:: RECORDS SHOWN ::

<file path="src/rtl/myo_sched_pkg.sv">
// Shared types for the myocontrol SPI bus scheduler: FSM state encoding and
// width helpers used by the scheduler and its next-unit finder.
package myo_sched_pkg;

  localparam int unsigned NUM_MOTORS_DFLT = 7;
  localparam int unsigned IDX_W = $clog2(NUM_MOTORS_DFLT);

  typedef enum logic [2:0] {
    ST_IDLE,
    ST_SELECT,
    ST_SETUP,
    ST_START,
    ST_WAIT,
    ST_GAP,
    ST_DONE
  } sched_state_e;

  function automatic int unsigned cnt_w(input int unsigned max_val);
    return $clog2(max_val + 1);
  endfunction

endpackage

</file>
<file path="src/rtl/myo_next_unit.sv">
// Combinational finder: lowest set mask bit strictly above cur_idx, or the
// lowest set bit overall when first is high.
module myo_next_unit
  import myo_sched_pkg::*;
#(
  parameter int unsigned NUM_MOTORS = NUM_MOTORS_DFLT,
  parameter int unsigned IW         = IDX_W
) (
  input  logic [NUM_MOTORS-1:0] mask,
  input  logic [IW-1:0]         cur_idx,
  input  logic                  first,
  output logic                  found,
  output logic [IW-1:0]         idx
);

  // Scan downward so the lowest qualifying bit is the last one written.
  always_comb begin
    found = 1'b0;
    idx   = '0;
    for (int i = NUM_MOTORS - 1; i >= 0; i--) begin
      if (mask[i] && (first || (i > int'(cur_idx)))) begin
        found = 1'b1;
        idx   = IW'(i);
      end
    end
  end

endmodule

</file>
<file path="src/rtl/myo_spi_scheduler.sv">
// Sweeps enabled motor units on the shared SPI bus once per update period:
// select, setup delay, start pulse, wait for completion, inter-frame gap.
module myo_spi_scheduler
  import myo_sched_pkg::*;
#(
  parameter int unsigned NUM_MOTORS     = 7,
  parameter int unsigned PERIOD_W       = 32,
  parameter int unsigned SETUP_CYCLES   = 4,
  parameter int unsigned GAP_CYCLES     = 50,
  parameter int unsigned TIMEOUT_CYCLES = 4096,
  localparam int unsigned IW = (NUM_MOTORS > 1) ? $clog2(NUM_MOTORS) : 1
) (
  input  logic                  clock,
  input  logic                  reset_n,
  input  logic                  enable,
  input  logic                  power_sense_n,
  input  logic [NUM_MOTORS-1:0] motor_mask,
  input  logic [PERIOD_W-1:0]   update_period,
  input  logic                  err_clr,
  input  logic                  spi_done,
  output logic                  spi_start,
  output logic [NUM_MOTORS-1:0] ss_n,
  output logic [IW-1:0]         motor_idx,
  output logic                  sweep_done,
  output logic                  overrun_err,
  output logic                  timeout_err,
  output logic [IW-1:0]         timeout_idx
);

  localparam int unsigned TMAX_A = (SETUP_CYCLES > GAP_CYCLES) ? SETUP_CYCLES : GAP_CYCLES;
  localparam int unsigned TMAX   = (TMAX_A > TIMEOUT_CYCLES) ? TMAX_A : TIMEOUT_CYCLES;
  localparam int unsigned TW     = cnt_w(TMAX);
  localparam logic [TW-1:0] SETUP_LD   = TW'(SETUP_CYCLES - 1);
  localparam logic [TW-1:0] GAP_LD     = TW'(GAP_CYCLES - 1);
  localparam logic [TW-1:0] TIMEOUT_LD = TW'(TIMEOUT_CYCLES - 1);

  logic                  run;
  logic                  tick;
  logic [PERIOD_W-1:0]   per_cnt_d, per_cnt_q;

  sched_state_e          state_q;
  logic [TW-1:0]         timer_q;
  logic [NUM_MOTORS-1:0] mask_q;
  logic [NUM_MOTORS-1:0] ss_n_q;
  logic [NUM_MOTORS-1:0] sel_oh;
  logic [IW-1:0]         idx_q, timeout_idx_q;
  logic                  first_q, abort_q;
  logic                  spi_start_q, sweep_done_q, overrun_q, timeout_q;
  logic                  nu_found;
  logic [IW-1:0]         nu_idx;

  assign run = enable & ~power_sense_n;

  always_comb begin
    tick      = 1'b0;
    per_cnt_d = '0;
    if (run) begin
      if ((update_period == '0) || (per_cnt_q == update_period - PERIOD_W'(1))) begin
        tick = 1'b1;
      end else begin
        per_cnt_d = per_cnt_q + PERIOD_W'(1);
      end
    end
  end

  always_ff @(posedge clock or negedge reset_n) begin
    if (!reset_n) per_cnt_q <= '0;
    else          per_cnt_q <= per_cnt_d;
  end

  myo_next_unit #(
    .NUM_MOTORS (NUM_MOTORS),
    .IW         (IW)
  ) u_next_unit (
    .mask    (mask_q),
    .cur_idx (idx_q),
    .first   (first_q),
    .found   (nu_found),
    .idx     (nu_idx)
  );

  assign sel_oh = {{(NUM_MOTORS-1){1'b0}}, 1'b1} << nu_idx;

  always_ff @(posedge clock or negedge reset_n) begin
    if (!reset_n) begin
      state_q       <= ST_IDLE;
      timer_q       <= '0;
      mask_q        <= '0;
      ss_n_q        <= '1;
      idx_q         <= '0;
      timeout_idx_q <= '0;
      first_q       <= 1'b0;
      abort_q       <= 1'b0;
      spi_start_q   <= 1'b0;
      sweep_done_q  <= 1'b0;
      overrun_q     <= 1'b0;
      timeout_q     <= 1'b0;
    end else begin
      spi_start_q  <= 1'b0;
      sweep_done_q <= 1'b0;
      overrun_q    <= (tick && (state_q != ST_IDLE)) | (overrun_q & ~err_clr);
      timeout_q    <= timeout_q & ~err_clr;
      // Losing run mid-sweep lets the current frame finish, then parks in IDLE.
      if ((state_q != ST_IDLE) && !run) abort_q <= 1'b1;
      case (state_q)
        ST_IDLE: begin
          abort_q <= 1'b0;
          if (tick) begin
            mask_q  <= motor_mask;
            first_q <= 1'b1;
            state_q <= ST_SELECT;
          end
        end
        ST_SELECT: begin
          if (abort_q || !run) begin
            state_q <= ST_IDLE;
          end else if (nu_found) begin
            idx_q   <= nu_idx;
            first_q <= 1'b0;
            ss_n_q  <= ~sel_oh;
            timer_q <= SETUP_LD;
            state_q <= ST_SETUP;
          end else begin
            sweep_done_q <= 1'b1;
            state_q      <= ST_DONE;
          end
        end
        ST_SETUP: begin
          if (timer_q == '0) begin
            spi_start_q <= 1'b1;
            state_q     <= ST_START;
          end else begin
            timer_q <= timer_q - TW'(1);
          end
        end
        ST_START: begin
          timer_q <= TIMEOUT_LD;
          state_q <= ST_WAIT;
        end
        ST_WAIT: begin
          if (spi_done) begin
            ss_n_q  <= '1;
            timer_q <= GAP_LD;
            state_q <= ST_GAP;
          end else if (timer_q == '0) begin
            timeout_q     <= 1'b1;
            timeout_idx_q <= idx_q;
            ss_n_q        <= '1;
            timer_q       <= GAP_LD;
            state_q       <= ST_GAP;
          end else begin
            timer_q <= timer_q - TW'(1);
          end
        end
        ST_GAP: begin
          if (timer_q == '0) begin
            state_q <= (abort_q || !run) ? ST_IDLE : ST_SELECT;
          end else begin
            timer_q <= timer_q - TW'(1);
          end
        end
        ST_DONE: state_q <= ST_IDLE;
        default: state_q <= ST_IDLE;
      endcase
    end
  end

  assign spi_start   = spi_start_q;
  assign ss_n        = ss_n_q;
  assign motor_idx   = idx_q;
  assign sweep_done  = sweep_done_q;
  assign overrun_err = overrun_q;
  assign timeout_err = timeout_q;
  assign timeout_idx = timeout_idx_q;

endmodule

</file>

:::

■ EXERCISE
Only the lines from the start of the material through the line bearing "module myo_spi_scheduler" are needed, restated exactly, with both end lines included.

■ RESULT FOR THIS TASK
<file path="src/rtl/myo_sched_pkg.sv">
// Shared types for the myocontrol SPI bus scheduler: FSM state encoding and
// width helpers used by the scheduler and its next-unit finder.
package myo_sched_pkg;

  localparam int unsigned NUM_MOTORS_DFLT = 7;
  localparam int unsigned IDX_W = $clog2(NUM_MOTORS_DFLT);

  typedef enum logic [2:0] {
    ST_IDLE,
    ST_SELECT,
    ST_SETUP,
    ST_START,
    ST_WAIT,
    ST_GAP,
    ST_DONE
  } sched_state_e;

  function automatic int unsigned cnt_w(input int unsigned max_val);
    return $clog2(max_val + 1);
  endfunction

endpackage

</file>
<file path="src/rtl/myo_next_unit.sv">
// Combinational finder: lowest set mask bit strictly above cur_idx, or the
// lowest set bit overall when first is high.
module myo_next_unit
  import myo_sched_pkg::*;
#(
  parameter int unsigned NUM_MOTORS = NUM_MOTORS_DFLT,
  parameter int unsigned IW         = IDX_W
) (
  input  logic [NUM_MOTORS-1:0] mask,
  input  logic [IW-1:0]         cur_idx,
  input  logic                  first,
  output logic                  found,
  output logic [IW-1:0]         idx
);

  // Scan downward so the lowest qualifying bit is the last one written.
  always_comb begin
    found = 1'b0;
    idx   = '0;
    for (int i = NUM_MOTORS - 1; i >= 0; i--) begin
      if (mask[i] && (first || (i > int'(cur_idx)))) begin
        found = 1'b1;
        idx   = IW'(i);
      end
    end
  end

endmodule

</file>
<file path="src/rtl/myo_spi_scheduler.sv">
// Sweeps enabled motor units on the shared SPI bus once per update period:
// select, setup delay, start pulse, wait for completion, inter-frame gap.
module myo_spi_scheduler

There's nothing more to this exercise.